Rosyjscy politycy odrzucają oskarżenia o bombardowanie pozycji syryjskiej opozycji. Jak napisała „Rossijskaja Gazieta”, w odparcie ataku informacyjnego na Moskwę włączył się sam prezydent Władimir Putin.

„Odeprzeć atak” - pod takim tytułem rządowy dziennik publikuje zapewnienie gospodarza Kremla, że operacja lotnicza w Syrii prowadzona jest wyłącznie przeciwko terrorystom z Państwa Islamskiego. Putin twierdzi, że informacje o śmierci cywilów i atakowaniu pozycji przeciwników Baszara al-Asada są elementem wojny informacyjnej.

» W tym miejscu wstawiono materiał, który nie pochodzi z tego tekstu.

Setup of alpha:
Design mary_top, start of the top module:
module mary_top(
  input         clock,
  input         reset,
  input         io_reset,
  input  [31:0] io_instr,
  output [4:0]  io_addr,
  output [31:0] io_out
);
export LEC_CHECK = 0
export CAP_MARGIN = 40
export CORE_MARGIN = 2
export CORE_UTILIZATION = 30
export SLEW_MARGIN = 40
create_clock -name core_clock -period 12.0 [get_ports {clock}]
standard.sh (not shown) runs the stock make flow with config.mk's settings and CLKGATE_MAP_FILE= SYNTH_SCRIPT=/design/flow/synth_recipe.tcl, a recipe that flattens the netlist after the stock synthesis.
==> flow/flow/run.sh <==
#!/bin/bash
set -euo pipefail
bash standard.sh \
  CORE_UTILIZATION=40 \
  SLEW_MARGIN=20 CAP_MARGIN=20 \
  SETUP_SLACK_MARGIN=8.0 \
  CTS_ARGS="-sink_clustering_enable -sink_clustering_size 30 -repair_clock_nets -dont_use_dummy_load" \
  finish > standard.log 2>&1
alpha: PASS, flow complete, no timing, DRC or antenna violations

Ta sama gazeta twierdzi, że w wyniku ataków rosyjskich samolotów armia Asada mogła przeprowadzić z sukcesem operację naziemną, likwidując trzech dowódców polowych i stu siedmiu bojowników ugrupowania terrorystycznego. „Zachód boi się działań Rosji, ale nie może ich ignorować” - twierdzi dziennik, cytując zachodnich polityków, sympatyzujących z Moskwą.

Tymczasem w serwisach rosyjskich portali internetowych pojawia się coraz więcej tekstów wskazujących, że rosyjskie lotnictwo w Syrii niszczy pozycje antyasadowskiej opozycji.